In the material below, the required lines run from the one containing "stage,end,slack [ns],cells past startpoint" through the one containing "5_1_grt,retry_cnt[1],-0.14,4". Copy those lines exactly, ends included, and nothing else.

----- Data section -----

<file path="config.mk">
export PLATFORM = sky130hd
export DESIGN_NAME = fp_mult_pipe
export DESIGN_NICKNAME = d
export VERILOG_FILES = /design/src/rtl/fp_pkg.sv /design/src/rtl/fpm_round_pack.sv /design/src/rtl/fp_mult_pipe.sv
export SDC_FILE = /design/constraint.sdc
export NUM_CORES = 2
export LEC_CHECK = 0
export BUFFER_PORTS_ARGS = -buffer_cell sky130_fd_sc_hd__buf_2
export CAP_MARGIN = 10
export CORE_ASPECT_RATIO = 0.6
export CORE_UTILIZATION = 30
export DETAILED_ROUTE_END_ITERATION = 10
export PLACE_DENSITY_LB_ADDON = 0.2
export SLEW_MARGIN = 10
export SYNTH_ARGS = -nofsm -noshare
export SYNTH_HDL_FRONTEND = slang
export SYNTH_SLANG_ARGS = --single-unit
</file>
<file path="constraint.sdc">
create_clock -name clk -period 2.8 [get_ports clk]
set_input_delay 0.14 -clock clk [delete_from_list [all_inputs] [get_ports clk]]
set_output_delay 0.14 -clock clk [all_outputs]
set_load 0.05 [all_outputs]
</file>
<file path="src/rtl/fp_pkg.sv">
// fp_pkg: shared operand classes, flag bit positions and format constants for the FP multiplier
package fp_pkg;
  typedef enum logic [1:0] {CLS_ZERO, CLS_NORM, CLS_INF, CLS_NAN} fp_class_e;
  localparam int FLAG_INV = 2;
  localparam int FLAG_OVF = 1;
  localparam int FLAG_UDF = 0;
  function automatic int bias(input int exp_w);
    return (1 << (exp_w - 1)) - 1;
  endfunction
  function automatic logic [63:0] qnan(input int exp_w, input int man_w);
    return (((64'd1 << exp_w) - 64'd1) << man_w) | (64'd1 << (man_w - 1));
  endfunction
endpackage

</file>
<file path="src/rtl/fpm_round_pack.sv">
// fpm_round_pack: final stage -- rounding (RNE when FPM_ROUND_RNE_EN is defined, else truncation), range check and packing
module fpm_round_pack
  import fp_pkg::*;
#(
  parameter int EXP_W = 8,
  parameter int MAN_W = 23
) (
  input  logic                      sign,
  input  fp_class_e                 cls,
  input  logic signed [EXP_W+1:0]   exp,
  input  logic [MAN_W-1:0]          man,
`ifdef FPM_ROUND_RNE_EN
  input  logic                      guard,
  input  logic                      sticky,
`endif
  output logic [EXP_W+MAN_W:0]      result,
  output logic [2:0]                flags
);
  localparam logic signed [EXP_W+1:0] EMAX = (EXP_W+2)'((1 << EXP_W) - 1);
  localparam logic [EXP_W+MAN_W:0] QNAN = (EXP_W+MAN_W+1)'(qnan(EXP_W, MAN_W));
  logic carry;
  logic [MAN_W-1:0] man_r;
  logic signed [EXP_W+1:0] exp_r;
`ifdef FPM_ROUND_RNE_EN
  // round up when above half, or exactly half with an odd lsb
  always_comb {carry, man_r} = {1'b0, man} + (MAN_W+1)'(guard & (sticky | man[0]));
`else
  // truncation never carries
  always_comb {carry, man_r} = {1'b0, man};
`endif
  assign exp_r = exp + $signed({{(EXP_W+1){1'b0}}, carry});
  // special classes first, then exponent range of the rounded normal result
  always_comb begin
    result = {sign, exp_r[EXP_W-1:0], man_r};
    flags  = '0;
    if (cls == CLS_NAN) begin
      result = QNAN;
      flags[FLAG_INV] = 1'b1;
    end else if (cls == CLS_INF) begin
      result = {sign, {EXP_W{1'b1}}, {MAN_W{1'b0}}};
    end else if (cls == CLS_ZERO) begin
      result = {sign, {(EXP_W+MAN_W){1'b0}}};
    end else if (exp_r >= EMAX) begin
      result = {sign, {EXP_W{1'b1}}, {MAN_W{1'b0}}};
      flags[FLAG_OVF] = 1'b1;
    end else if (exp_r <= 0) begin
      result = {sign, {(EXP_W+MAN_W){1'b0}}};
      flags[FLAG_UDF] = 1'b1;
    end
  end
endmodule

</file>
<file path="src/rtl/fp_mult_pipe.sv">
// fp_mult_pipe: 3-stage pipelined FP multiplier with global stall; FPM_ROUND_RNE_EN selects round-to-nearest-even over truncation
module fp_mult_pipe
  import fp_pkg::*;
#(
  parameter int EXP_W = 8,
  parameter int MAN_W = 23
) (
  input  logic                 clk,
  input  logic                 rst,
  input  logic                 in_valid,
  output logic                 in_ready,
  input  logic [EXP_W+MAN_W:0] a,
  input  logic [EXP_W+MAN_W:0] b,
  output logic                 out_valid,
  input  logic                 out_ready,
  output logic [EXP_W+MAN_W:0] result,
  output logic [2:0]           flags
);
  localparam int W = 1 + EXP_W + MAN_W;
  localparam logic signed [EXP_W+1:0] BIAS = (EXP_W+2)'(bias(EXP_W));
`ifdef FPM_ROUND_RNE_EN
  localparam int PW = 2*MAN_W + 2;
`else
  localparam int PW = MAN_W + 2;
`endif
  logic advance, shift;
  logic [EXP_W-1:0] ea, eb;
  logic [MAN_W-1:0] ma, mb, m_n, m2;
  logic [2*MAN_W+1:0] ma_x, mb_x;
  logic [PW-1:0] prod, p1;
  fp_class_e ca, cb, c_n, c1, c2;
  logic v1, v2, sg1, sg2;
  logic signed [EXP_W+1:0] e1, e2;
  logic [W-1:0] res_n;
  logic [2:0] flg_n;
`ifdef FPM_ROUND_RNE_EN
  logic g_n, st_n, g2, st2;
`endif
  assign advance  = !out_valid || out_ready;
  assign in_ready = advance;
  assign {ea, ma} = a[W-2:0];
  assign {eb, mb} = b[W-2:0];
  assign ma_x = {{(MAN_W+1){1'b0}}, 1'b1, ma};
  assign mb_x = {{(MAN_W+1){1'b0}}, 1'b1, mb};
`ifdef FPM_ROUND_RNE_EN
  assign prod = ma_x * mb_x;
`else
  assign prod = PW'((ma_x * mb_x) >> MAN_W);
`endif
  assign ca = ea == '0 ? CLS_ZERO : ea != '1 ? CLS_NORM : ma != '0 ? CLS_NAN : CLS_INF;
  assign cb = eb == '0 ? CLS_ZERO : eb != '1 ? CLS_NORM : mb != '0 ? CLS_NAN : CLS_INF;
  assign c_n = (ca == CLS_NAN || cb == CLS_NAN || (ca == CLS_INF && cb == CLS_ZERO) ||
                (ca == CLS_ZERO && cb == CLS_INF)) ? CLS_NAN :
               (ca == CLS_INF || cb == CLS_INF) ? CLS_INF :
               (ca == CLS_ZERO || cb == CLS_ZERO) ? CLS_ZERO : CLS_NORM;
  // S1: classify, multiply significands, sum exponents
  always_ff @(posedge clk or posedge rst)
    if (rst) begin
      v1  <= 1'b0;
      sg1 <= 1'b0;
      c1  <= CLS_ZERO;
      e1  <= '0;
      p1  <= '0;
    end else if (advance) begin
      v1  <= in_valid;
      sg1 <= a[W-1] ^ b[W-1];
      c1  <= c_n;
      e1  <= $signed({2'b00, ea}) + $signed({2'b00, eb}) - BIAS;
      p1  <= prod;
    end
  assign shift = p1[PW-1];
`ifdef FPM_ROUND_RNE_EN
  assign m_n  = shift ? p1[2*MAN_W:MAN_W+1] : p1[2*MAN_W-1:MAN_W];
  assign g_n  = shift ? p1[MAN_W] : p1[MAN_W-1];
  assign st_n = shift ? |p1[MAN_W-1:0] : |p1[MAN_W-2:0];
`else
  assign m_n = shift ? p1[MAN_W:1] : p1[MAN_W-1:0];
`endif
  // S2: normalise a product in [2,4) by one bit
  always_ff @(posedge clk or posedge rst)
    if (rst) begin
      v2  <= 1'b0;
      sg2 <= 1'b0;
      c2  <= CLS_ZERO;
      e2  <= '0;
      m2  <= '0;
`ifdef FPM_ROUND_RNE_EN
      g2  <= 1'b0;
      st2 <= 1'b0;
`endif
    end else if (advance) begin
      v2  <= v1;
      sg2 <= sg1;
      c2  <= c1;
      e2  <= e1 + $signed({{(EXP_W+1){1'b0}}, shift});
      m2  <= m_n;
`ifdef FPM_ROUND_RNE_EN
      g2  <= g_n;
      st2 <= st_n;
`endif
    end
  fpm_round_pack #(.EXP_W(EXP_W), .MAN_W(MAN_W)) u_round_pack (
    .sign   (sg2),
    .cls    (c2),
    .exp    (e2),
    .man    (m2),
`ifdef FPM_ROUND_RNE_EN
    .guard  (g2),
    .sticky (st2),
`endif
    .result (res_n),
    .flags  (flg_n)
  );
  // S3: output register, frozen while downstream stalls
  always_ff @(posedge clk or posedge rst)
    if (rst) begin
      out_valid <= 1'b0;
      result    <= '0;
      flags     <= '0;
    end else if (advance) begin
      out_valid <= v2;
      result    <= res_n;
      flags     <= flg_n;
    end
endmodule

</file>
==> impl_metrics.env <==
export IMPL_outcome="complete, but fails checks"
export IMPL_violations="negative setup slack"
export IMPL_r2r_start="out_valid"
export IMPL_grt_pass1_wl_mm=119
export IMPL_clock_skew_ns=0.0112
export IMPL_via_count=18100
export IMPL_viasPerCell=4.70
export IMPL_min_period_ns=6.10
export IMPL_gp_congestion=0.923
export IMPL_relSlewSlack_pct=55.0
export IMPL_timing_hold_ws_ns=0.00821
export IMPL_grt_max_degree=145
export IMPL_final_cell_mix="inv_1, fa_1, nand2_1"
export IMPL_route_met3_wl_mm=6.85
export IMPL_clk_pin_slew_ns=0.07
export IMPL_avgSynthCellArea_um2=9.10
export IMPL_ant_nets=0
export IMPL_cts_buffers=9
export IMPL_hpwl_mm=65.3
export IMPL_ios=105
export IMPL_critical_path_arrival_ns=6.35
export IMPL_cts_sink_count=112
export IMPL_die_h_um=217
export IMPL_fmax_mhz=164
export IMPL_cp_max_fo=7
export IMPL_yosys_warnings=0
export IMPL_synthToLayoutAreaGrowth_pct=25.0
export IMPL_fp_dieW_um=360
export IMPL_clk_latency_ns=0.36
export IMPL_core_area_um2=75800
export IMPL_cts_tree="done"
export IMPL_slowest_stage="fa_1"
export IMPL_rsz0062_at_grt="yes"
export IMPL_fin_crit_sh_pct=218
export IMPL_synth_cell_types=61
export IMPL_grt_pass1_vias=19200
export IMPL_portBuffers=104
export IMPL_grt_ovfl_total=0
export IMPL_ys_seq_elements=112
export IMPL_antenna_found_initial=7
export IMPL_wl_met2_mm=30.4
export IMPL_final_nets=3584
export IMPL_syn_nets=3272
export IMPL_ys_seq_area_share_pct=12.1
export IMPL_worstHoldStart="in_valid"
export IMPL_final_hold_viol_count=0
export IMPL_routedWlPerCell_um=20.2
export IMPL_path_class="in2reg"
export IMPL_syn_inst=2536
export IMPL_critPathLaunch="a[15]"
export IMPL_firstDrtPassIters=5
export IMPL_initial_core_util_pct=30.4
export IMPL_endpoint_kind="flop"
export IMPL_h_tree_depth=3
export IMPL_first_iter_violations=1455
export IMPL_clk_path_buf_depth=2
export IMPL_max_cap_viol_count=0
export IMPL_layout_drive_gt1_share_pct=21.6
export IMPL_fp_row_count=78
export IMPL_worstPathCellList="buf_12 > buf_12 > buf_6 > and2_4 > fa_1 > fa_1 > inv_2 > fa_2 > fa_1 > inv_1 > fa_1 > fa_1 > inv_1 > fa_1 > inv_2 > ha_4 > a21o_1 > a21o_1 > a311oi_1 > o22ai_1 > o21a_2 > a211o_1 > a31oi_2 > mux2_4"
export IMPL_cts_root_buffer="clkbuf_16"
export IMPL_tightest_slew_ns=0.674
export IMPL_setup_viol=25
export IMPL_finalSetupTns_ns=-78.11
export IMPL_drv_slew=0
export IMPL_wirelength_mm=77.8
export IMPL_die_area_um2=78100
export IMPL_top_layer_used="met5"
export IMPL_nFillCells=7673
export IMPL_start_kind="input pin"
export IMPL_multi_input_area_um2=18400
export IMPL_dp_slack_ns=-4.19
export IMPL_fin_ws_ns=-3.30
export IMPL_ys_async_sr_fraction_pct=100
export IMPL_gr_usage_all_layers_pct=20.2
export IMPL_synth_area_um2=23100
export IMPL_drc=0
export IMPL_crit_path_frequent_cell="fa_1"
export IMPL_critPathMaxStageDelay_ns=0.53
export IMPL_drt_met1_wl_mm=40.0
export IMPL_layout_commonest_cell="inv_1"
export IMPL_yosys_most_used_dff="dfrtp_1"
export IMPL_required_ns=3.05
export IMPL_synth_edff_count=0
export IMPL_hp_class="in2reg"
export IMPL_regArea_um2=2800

-----
----- Data section -----

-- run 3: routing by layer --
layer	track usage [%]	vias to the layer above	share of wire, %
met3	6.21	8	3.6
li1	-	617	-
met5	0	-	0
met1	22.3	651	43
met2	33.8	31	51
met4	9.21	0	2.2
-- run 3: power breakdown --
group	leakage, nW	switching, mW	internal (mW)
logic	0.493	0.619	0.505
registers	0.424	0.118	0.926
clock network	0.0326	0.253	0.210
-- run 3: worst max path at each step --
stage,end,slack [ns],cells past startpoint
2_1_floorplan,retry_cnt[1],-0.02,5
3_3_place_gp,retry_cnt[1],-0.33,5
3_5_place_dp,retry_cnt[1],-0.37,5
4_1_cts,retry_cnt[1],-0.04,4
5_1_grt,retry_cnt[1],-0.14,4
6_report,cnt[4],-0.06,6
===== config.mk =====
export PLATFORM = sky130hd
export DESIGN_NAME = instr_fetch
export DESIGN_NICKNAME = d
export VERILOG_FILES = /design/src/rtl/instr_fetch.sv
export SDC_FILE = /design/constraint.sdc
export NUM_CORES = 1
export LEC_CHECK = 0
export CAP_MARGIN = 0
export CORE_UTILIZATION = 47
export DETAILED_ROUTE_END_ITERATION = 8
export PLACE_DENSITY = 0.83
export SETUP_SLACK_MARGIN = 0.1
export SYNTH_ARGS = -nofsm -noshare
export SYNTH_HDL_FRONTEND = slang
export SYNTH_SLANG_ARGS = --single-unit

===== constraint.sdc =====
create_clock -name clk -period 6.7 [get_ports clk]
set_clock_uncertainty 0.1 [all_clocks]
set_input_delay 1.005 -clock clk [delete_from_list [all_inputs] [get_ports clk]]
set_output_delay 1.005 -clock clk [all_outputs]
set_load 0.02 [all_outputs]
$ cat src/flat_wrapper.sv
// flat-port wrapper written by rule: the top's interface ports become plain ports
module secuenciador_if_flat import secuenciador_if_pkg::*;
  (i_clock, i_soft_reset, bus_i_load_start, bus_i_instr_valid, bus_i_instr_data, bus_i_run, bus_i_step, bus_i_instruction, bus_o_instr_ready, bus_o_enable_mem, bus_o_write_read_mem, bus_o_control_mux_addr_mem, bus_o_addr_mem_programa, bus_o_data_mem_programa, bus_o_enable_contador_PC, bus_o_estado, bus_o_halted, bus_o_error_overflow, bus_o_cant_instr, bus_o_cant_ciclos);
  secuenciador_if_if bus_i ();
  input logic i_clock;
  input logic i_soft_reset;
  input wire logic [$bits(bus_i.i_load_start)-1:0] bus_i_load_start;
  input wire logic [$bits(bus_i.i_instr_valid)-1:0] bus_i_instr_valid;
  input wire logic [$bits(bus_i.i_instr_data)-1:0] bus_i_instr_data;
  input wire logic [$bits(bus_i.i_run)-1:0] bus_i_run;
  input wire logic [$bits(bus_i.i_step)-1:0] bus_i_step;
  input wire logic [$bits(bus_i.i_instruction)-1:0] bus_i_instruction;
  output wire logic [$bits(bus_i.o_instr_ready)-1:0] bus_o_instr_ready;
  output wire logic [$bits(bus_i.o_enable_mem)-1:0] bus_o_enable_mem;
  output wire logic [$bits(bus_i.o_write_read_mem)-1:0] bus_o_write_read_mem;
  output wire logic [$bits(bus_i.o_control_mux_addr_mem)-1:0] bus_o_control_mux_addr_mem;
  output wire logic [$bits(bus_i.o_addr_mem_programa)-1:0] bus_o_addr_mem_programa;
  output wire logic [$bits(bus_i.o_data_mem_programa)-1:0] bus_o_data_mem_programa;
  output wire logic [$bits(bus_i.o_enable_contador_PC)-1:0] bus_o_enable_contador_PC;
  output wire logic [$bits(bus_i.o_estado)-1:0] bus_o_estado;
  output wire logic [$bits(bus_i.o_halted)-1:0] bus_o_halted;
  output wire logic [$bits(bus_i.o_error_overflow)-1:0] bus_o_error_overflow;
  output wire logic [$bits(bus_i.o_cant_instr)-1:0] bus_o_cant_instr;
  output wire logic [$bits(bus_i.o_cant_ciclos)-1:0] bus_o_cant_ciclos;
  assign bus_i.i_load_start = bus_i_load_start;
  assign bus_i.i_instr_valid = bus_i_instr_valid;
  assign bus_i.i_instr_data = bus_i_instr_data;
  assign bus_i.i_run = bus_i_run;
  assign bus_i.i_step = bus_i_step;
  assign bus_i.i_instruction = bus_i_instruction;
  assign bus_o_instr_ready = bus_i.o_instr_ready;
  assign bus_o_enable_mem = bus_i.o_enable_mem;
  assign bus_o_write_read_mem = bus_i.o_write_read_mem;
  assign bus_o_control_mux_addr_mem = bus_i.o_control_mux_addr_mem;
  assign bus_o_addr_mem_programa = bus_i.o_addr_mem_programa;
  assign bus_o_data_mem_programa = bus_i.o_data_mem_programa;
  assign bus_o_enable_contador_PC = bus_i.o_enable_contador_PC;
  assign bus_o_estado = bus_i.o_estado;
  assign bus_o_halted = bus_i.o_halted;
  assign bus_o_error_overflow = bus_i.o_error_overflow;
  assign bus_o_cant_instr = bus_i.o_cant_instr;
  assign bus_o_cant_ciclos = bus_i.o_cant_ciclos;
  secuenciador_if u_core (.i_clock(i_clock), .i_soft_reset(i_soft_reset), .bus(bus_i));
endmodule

-----

# [Output of the task]
stage,end,slack [ns],cells past startpoint
2_1_floorplan,retry_cnt[1],-0.02,5
3_3_place_gp,retry_cnt[1],-0.33,5
3_5_place_dp,retry_cnt[1],-0.37,5
4_1_cts,retry_cnt[1],-0.04,4
5_1_grt,retry_cnt[1],-0.14,4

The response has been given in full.